On the night of my 16th birthday, I was sitting alone in my basement, watching television.
Not exactly how you celebrate that big day.
Little did I know it was about to become a hugely influential day in my life. I was almost asleep on the couch when my older brother came down into the basement, plopped two comics on my lap and said, “Happy birthday.” Those two comics rekindled my forgotten love of comics.
Let me back up.
While most kids would be reading stories such as Golden Books and fairy tales as they were going to bed, my parents liked to mix in comic books. We would read “Captain America,” “Batman” and nearly every “X-Men” title.
Comics in the 1990s were full of cheap gimmicks, and I ate all of them up. The first issue of my favorite series, “Generation X,” had a shiny, silver cover.

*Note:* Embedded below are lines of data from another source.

Source: an optimization exercise on an open RTL-to-GDS flow (aim: small area and a short achievable clock period). Production flows keep margins and buffers that such runs may drop. At most, simulation tests tie the RTL to the original design; equivalence was not proved.

==> run K: inputs <==
// dynaq_datapath
module dynaq_datapath (
  input  logic                          clk,
  input  logic                          reset,
  input  logic                          qvalue_en,
  input  logic                          reward_en,
  input  logic                          current_location_en,
  input  logic                          next_location_en,
  input  logic                          location_select,
  input  logic                          max_en,
  input  logic                          g_en,
  input  logic                          g_select,
  input  logic                          rng_en,
  input  logic                          action_en,
  input  logic                          step_en,
  input  logic                          step_select,
  input  logic                          epsilon_decay_en,
  input  logic                          episode_end,
  input  dynaq_data_pkg::location_t     start_location,
  input  dynaq_data_pkg::location_t     env_next_location,
  input  dynaq_data_pkg::qvalue_t       qvalue_0,
  input  dynaq_data_pkg::qvalue_t       qvalue_1,
  input  dynaq_data_pkg::qvalue_t       qvalue_2,
  input  dynaq_data_pkg::qvalue_t       qvalue_3,
  input  dynaq_data_pkg::reward_t       reward,
  output dynaq_data_pkg::location_t     current_location,
  output dynaq_data_pkg::location_t     next_location,
  output dynaq_policy_pkg::step_t       step_count,
  output dynaq_data_pkg::qvalue_t       qtable_data,
  output dynaq_policy_pkg::action_t     action,
  output logic                          done,
  output logic                          completed
);
clock: 7.5 ns
lec_check: 0
cap_margin: 20
core_margin: 2
core_utilization: 40
place_density: 0.6
setup_slack_margin: 4
slew_margin: 20
synth_hierarchical: 1
standard.sh (not shown) runs the stock make flow with config.mk's settings and CLKGATE_MAP_FILE= SYNTH_SCRIPT=/design/flow/synth_recipe.tcl, a recipe that flattens the netlist after the stock synthesis.
==> flow/flow/run.sh <==
#!/bin/bash
# Standard layout, with the port buffers taken from a plain buffer cell
# instead of the default pick.
export BUFFER_PORTS_ARGS="-buffer_cell sky130_fd_sc_hd__buf_2"
bash standard.sh > standard_run.log 2>&1
==> inputs of run H, as changes to run K <==
--- a/flow/design.v
+++ b/flow/design.v
@@ -32,11 +32,11 @@
   output dynaq_data_pkg::reward_t     reward_q,
   output logic                        goal
 );
   dynaq_data_pkg::location_t current_location_d;
   dynaq_data_pkg::location_t next_location_d;
-  logic [3:0] g10n, g32n, g20n, g21n, g30n, g31n;
+  logic [7:0] g10n, g32n, g20n, g21n, g30n, g31n;
   logic pick_1, pick_3, pick_hi;
   dynaq_data_pkg::qvalue_t qn0, qn1, qn2;
   q_inv u_inv0 (.a(qvalue_0), .y(qn0));
   q_inv u_inv1 (.a(qvalue_1), .y(qn1));
   q_inv u_inv2 (.a(qvalue_2), .y(qn2));
@@ -48,18 +48,18 @@
   q_gt u_gt31 (.a(qvalue_3), .b(qvalue_1), .bn(qn1), .gtn(g31n));
   assign pick_1  = ~g10n[0];
   assign pick_3  = ~g32n[0];
   assign pick_hi = pick_3 ? (pick_1 ? ~g31n[0] : ~g30n[0]) : (pick_1 ? ~g21n[0] : ~g20n[0]);
   dynaq_data_pkg::qvalue_t q_max_d;
-  for (genvar c = 0; c < 8; c++) begin : g_sel
+  for (genvar c = 0; c < 16; c++) begin : g_sel
     logic s0, s1, s2, s3, hold;
     q_sel_gen u_gen (
       .en (qvalue_en), .p1n (g10n[c/2]), .p3n (g32n[c/2]),
       .g20n (g20n[c/2]), .g21n (g21n[c/2]), .g30n (g30n[c/2]), .g31n (g31n[c/2]),
       .s0 (s0), .s1 (s1), .s2 (s2), .s3 (s3), .hold (hold)
     );
-    for (genvar k = 8 * c; k < 8 * c + 8; k++) begin : g_bit
+    for (genvar k = 4 * c; k < 4 * c + 4; k++) begin : g_bit
       q_sel_bit u_bit (
         .s0 (s0), .s1 (s1), .s2 (s2), .s3 (s3), .hold (hold),
         .q0 (qvalue_0[k]), .q1 (qvalue_1[k]), .q2 (qvalue_2[k]), .q3 (qvalue_3[k]),
         .qm (q_max[k]), .d (q_max_d[k])
       );
@@ -139,19 +139,19 @@
 endmodule
 module q_gt (
   input  dynaq_data_pkg::qvalue_t a,
   input  dynaq_data_pkg::qvalue_t b,
   input  dynaq_data_pkg::qvalue_t bn,
-  output logic [3:0]              gtn
+  output logic [7:0]              gtn
 );
   logic [63:0] gn0, en0;
   logic [31:0] g1, e1;
   logic [15:0] gn2, en2;
   logic [7:0]  g3, e3;
   logic [3:0]  gn4, en4;
   logic [1:0]  g5, e5;
-  logic [3:0]  e6;
+  logic [7:0]  e6;
   for (genvar i = 0; i < 63; i++) begin : g_l0
     gt_bit u_b (.a(a[i]), .bn(bn[i]), .gn(gn0[i]), .en(en0[i]));
   end
   logic an63;
   gt_inv u_s_inv (.a(a[63]), .y(an63));
@@ -169,11 +169,11 @@
     gt_node_p u_n (.gh(g3[2*i+1]), .eh(e3[2*i+1]), .gl(g3[2*i]), .el(e3[2*i]), .g(gn4[i]), .e(en4[i]));
   end
   for (genvar i = 0; i < 2; i++) begin : g_l5
     gt_node_n u_n (.gh(gn4[2*i+1]), .eh(en4[2*i+1]), .gl(gn4[2*i]), .el(en4[2*i]), .g(g5[i]), .e(e5[i]));
   end
-  for (genvar c = 0; c < 4; c++) begin : g_l6
+  for (genvar c = 0; c < 8; c++) begin : g_l6
     gt_node_p u_n (.gh(g5[1]), .eh(e5[1]), .gl(g5[0]), .el(e5[0]), .g(gtn[c]), .e(e6[c]));
   end
 endmodule
 module gt_bit (
   input  logic a,
@@ -993,11 +993,16 @@
   assign row_a = {~x[63], x[61], c752, c750, c748, c746, c744, c742, ~c740, ~c738, c736, c734, c732, c730, c728, c726, c724, c722, c720, c718, c716, c714, c712, c710, c708, c706, c704, c702, c700, c698, c696, c694, c692, c690, c688, c686, c684, c682, c680, c678, c676, c674, c672, c670, c668, c666, c664, c662, c660, c658, c656, c654, c652, c650, c648, c646, c644, c642, c640, c638, c636, c634, c632, c630, c628, c626, c624, c622, c620, c618, c616, ~c614, c612, c610, c608, s607, ~x[0], x[2], x[1], x[0]};
   assign row_b = {x[62], ~x[62], ~x[61], s751, s749, s747, s745, s743, s741, ~s739, ~s737, s735, s733, s731, s729, s727, s725, s723, s721, s719, s717, s715, s713, s711, s709, s707, s705, s703, s701, s699, s697, s695, s693, s691, s689, s687, s685, s683, s681, s679, s677, s675, s673, s671, s669, s667, s665, s663, s661, s659, s657, s655, s653, s651, s649, s647, s645, s643, s641, s639, s637, s635, s633, s631, s629, s627, s625, s623, s621, s619, s617, s615, ~s613, s611, s609, x[3], ~x[3], 1'b0, 1'b0, 1'b0};
   carry16 u_low_carry (.a(row_a[15:0]), .b(row_b[15:0]), .c(low_carry));
   prefix_add #(.N(64)) u_prod_add (.a(max_row_a), .b(max_row_b), .cin(max_carry), .s(product));
   logic [47:0] sum_hi;
-  q_sum_add u_sum_add (.q(qtable_data[63:16]), .r(reward_q), .s(sum_hi));
+  prefix_add #(.N(48)) u_sum_add (
+    .a   (qtable_data[63:16]),
+    .b   ({{(48-11){reward_q[11-1]}}, reward_q}),
+    .cin (1'b0),
+    .s   (sum_hi)
+  );
   assign sum = {sum_hi, qtable_data[15:0]};
   always_ff @(posedge clk or negedge reset) begin
     if (!reset) begin
       max_row_a <= '0;
       max_row_b <= '0;
@@ -1029,47 +1034,29 @@
 module carry16 (
   input  logic [15:0] a,
   input  logic [15:0] b,
   output logic        c
 );
-  logic [7:0] gn1, pn1;
-  logic [3:0] g2, p2;
-  logic [1:0] gn3, pn3;
-  logic       p4;
+  logic [15:0] gn0, tn0;
+  logic [7:0]  g1, t1;
+  logic [3:0]  gn2, tn2;
+  logic [1:0]  g3, t3;
+  logic        cn, tn4;
+  for (genvar i = 0; i < 16; i++) begin : g_pg
+    gt_bit u_pg (.a(a[i]), .bn(b[i]), .gn(gn0[i]), .en(tn0[i]));
+  end
   for (genvar i = 0; i < 8; i++) begin : g_l1
-    gt_node_p u_n (.gh(a[2*i+1] & b[2*i+1]), .eh(a[2*i+1] | b[2*i+1]),
-                   .gl(a[2*i] & b[2*i]), .el(a[2*i] | b[2*i]), .g(gn1[i]), .e(pn1[i]));
+    gt_node_n u_n (.gh(gn0[2*i+1]), .eh(tn0[2*i+1]), .gl(gn0[2*i]), .el(tn0[2*i]), .g(g1[i]), .e(t1[i]));
   end
   for (genvar i = 0; i < 4; i++) begin : g_l2
-    gt_node_n u_n (.gh(gn1[2*i+1]), .eh(pn1[2*i+1]), .gl(gn1[2*i]), .el(pn1[2*i]), .g(g2[i]), .e(p2[i]));
+    gt_node_p u_n (.gh(g1[2*i+1]), .eh(t1[2*i+1]), .gl(g1[2*i]), .el(t1[2*i]), .g(gn2[i]), .e(tn2[i]));
   end
   for (genvar i = 0; i < 2; i++) begin : g_l3
-    gt_node_p u_n (.gh(g2[2*i+1]), .eh(p2[2*i+1]), .gl(g2[2*i]), .el(p2[2*i]), .g(gn3[i]), .e(pn3[i]));
-  end
-  gt_node_n u_l4 (.gh(gn3[1]), .eh(pn3[1]), .gl(gn3[0]), .el(pn3[0]), .g(c), .e(p4));
-endmodule
-module q_sum_add (
-  input  logic [47:0]                   q,
-  input  dynaq_data_pkg::reward_t       r,
-  output logic [47:0]                   s
-);
-  logic [11:0] low;
-  logic        inc, dec;
-  logic [36:0] up, ones, zeros;
-  always_comb begin
-    low   = {1'b0, q[10:0]} + {1'b0, r};
-    inc   = low[11] & ~r[10];
-    dec   = ~low[11] & r[10];
-    up    = q[47:11];
-    ones  = '1;
-    zeros = '1;
-    for (int k = 1; k < 37; k++) begin
-      ones[k]  = ones[k-1] & up[k-1];
-      zeros[k] = zeros[k-1] & ~up[k-1];
-    end
-    s = {up ^ (({37{inc}} & ones) | ({37{dec}} & zeros)), low[10:0]};
+    gt_node_n u_n (.gh(gn2[2*i+1]), .eh(tn2[2*i+1]), .gl(gn2[2*i]), .el(tn2[2*i]), .g(g3[i]), .e(t3[i]));
   end
+  gt_node_p u_l4 (.gh(g3[1]), .eh(t3[1]), .gl(g3[0]), .el(t3[0]), .g(cn), .e(tn4));
+  gt_inv u_out (.a(cn), .y(c));
 endmodule
 `timescale 1ns/100ps
 module action_select (
   input  logic                          clk,
   input  logic                          reset,
- CORE_UTILIZATION: 40 -> 55
- PLACE_DENSITY: 0.6 -> 0.7
==> inputs of run Y, as changes to run K <==
--- a/flow/design.v
+++ b/flow/design.v
@@ -34,20 +34,16 @@
 );
   dynaq_data_pkg::location_t current_location_d;
   dynaq_data_pkg::location_t next_location_d;
   logic [3:0] g10n, g32n, g20n, g21n, g30n, g31n;
   logic pick_1, pick_3, pick_hi;
-  dynaq_data_pkg::qvalue_t qn0, qn1, qn2;
-  q_inv u_inv0 (.a(qvalue_0), .y(qn0));
-  q_inv u_inv1 (.a(qvalue_1), .y(qn1));
-  q_inv u_inv2 (.a(qvalue_2), .y(qn2));
-  q_gt u_gt10 (.a(qvalue_1), .b(qvalue_0), .bn(qn0), .gtn(g10n));
-  q_gt u_gt32 (.a(qvalue_3), .b(qvalue_2), .bn(qn2), .gtn(g32n));
-  q_gt u_gt20 (.a(qvalue_2), .b(qvalue_0), .bn(qn0), .gtn(g20n));
-  q_gt u_gt21 (.a(qvalue_2), .b(qvalue_1), .bn(qn1), .gtn(g21n));
-  q_gt u_gt30 (.a(qvalue_3), .b(qvalue_0), .bn(qn0), .gtn(g30n));
-  q_gt u_gt31 (.a(qvalue_3), .b(qvalue_1), .bn(qn1), .gtn(g31n));
+  q_gt u_gt10 (.a(qvalue_1), .b(qvalue_0), .gtn(g10n));
+  q_gt u_gt32 (.a(qvalue_3), .b(qvalue_2), .gtn(g32n));
+  q_gt u_gt20 (.a(qvalue_2), .b(qvalue_0), .gtn(g20n));
+  q_gt u_gt21 (.a(qvalue_2), .b(qvalue_1), .gtn(g21n));
+  q_gt u_gt30 (.a(qvalue_3), .b(qvalue_0), .gtn(g30n));
+  q_gt u_gt31 (.a(qvalue_3), .b(qvalue_1), .gtn(g31n));
   assign pick_1  = ~g10n[0];
   assign pick_3  = ~g32n[0];
   assign pick_hi = pick_3 ? (pick_1 ? ~g31n[0] : ~g30n[0]) : (pick_1 ? ~g21n[0] : ~g20n[0]);
   dynaq_data_pkg::qvalue_t q_max_d;
   for (genvar c = 0; c < 8; c++) begin : g_sel
@@ -138,26 +134,23 @@
   assign d = (s0 & q0) | (s1 & q1) | (s2 & q2) | (s3 & q3) | (hold & qm);
 endmodule
 module q_gt (
   input  dynaq_data_pkg::qvalue_t a,
   input  dynaq_data_pkg::qvalue_t b,
-  input  dynaq_data_pkg::qvalue_t bn,
   output logic [3:0]              gtn
 );
   logic [63:0] gn0, en0;
   logic [31:0] g1, e1;
   logic [15:0] gn2, en2;
   logic [7:0]  g3, e3;
   logic [3:0]  gn4, en4;
   logic [1:0]  g5, e5;
   logic [3:0]  e6;
   for (genvar i = 0; i < 63; i++) begin : g_l0
-    gt_bit u_b (.a(a[i]), .bn(bn[i]), .gn(gn0[i]), .en(en0[i]));
+    gt_bit u_b (.a(a[i]), .b(b[i]), .gn(gn0[i]), .en(en0[i]));
   end
-  logic an63;
-  gt_inv u_s_inv (.a(a[63]), .y(an63));
-  gt_bit u_s (.a(an63), .bn(b[63]), .gn(gn0[63]), .en(en0[63]));
+  gt_bit_sign u_s (.a(a[63]), .b(b[63]), .gn(gn0[63]), .en(en0[63]));
   for (genvar i = 0; i < 32; i++) begin : g_l1
     gt_node_n u_n (.gh(gn0[2*i+1]), .eh(en0[2*i+1]), .gl(gn0[2*i]), .el(en0[2*i]), .g(g1[i]), .e(e1[i]));
   end
   for (genvar i = 0; i < 16; i++) begin : g_l2
     gt_node_p u_n (.gh(g1[2*i+1]), .eh(e1[2*i+1]), .gl(g1[2*i]), .el(e1[2*i]), .g(gn2[i]), .e(en2[i]));
@@ -175,28 +168,25 @@
     gt_node_p u_n (.gh(g5[1]), .eh(e5[1]), .gl(g5[0]), .el(e5[0]), .g(gtn[c]), .e(e6[c]));
   end
 endmodule
 module gt_bit (
   input  logic a,
-  input  logic bn,
+  input  logic b,
   output logic gn,
   output logic en
 );
-  assign gn = ~(a & bn);
-  assign en = ~(a | bn);
+  assign gn = ~(a & ~b);
+  assign en = ~a & b;
 endmodule
-module gt_inv (
+module gt_bit_sign (
   input  logic a,
-  output logic y
-);
-  assign y = ~a;
-endmodule
-module q_inv (
-  input  dynaq_data_pkg::qvalue_t a,
-  output dynaq_data_pkg::qvalue_t y
+  input  logic b,
+  output logic gn,
+  output logic en
 );
-  assign y = ~a;
+  assign gn = ~(~a & b);
+  assign en = a & ~b;
 endmodule
 module gt_node_p (
   input  logic gh,
   input  logic eh,
   input  logic gl,
- SETUP_SLACK_MARGIN: 4 -> 4.2
==> impl_metrics.ini <==
[outcome]
status = complete, no violations

[placement]
hpwl_um = 84630

[synthesis]
syn_area_sq_mm = 0.03728
avgSynthCellArea_sq_um = 9.935

[power_and_ir_drop]
pwr_density_cell_mw_per_mm2 = 432.1

[critical_path]
cp.required_ns = 7.92
rr_startpoint = u_q_update.qtable_data[23]

[route]
wl_met2_um = 50710

[die]
dieArea_sq_mm = 0.09565

[clocking]
cts_buffers = 42
Source of the figures above: run Y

Certain comics also had exclusive trading cards, and some issues came in bags that hid their covers to encourage readers to buy more to get the covers they wanted. It was all creatively bankrupt, taking the focus away from the content and putting it squarely on attempts to make more money.
One big instance of that creative bankruptcy is what led my dad to stop getting comics for us. At the end of Marvel’s big crossover in 1996, a whole bunch of series, such as “Captain America” and “The Avengers,” were re-launched with new issue No. 1’s.
Re-launching a series nowadays is perfectly acceptable, as it can signify a dramatic shift in tone or plot of a comic, but then, the re-launch felt like a desperate plea to the collector market. It didn’t help that the new issues had terrible writing, as well as crappy artwork from widely reviled artist Rob Liefeld, which made you question how someone would even function with so many damn muscles. My dad wasn’t buying into it, and he stopped our trips to the comic shop.
Back to my 16th birthday. The comics my brother gave me were unlike any of the things I remembered from the gimmicky 1990s. “Clumsy,” by Jeffrey Brown, initially looked like a vulgar book drawn by a little kid. But when I read it, I discovered an intimate, autobiographical account of a long-distance relationship. I had no idea stuff like this existed, and I instantly craved more.
That night, my brother took me to a party, where I met his coworkers from his high-school job. Through talking to them, I realized my brother actually used to work in a comic shop, something I’d never known. A couple weeks later, I put an application in to work at the same store. I had my first day there within the month and was encouraged to read all sorts of stuff, including “Watchmen,” “Batman: Year One” and “Blankets.”
Suddenly, my childhood love of comics was rekindled.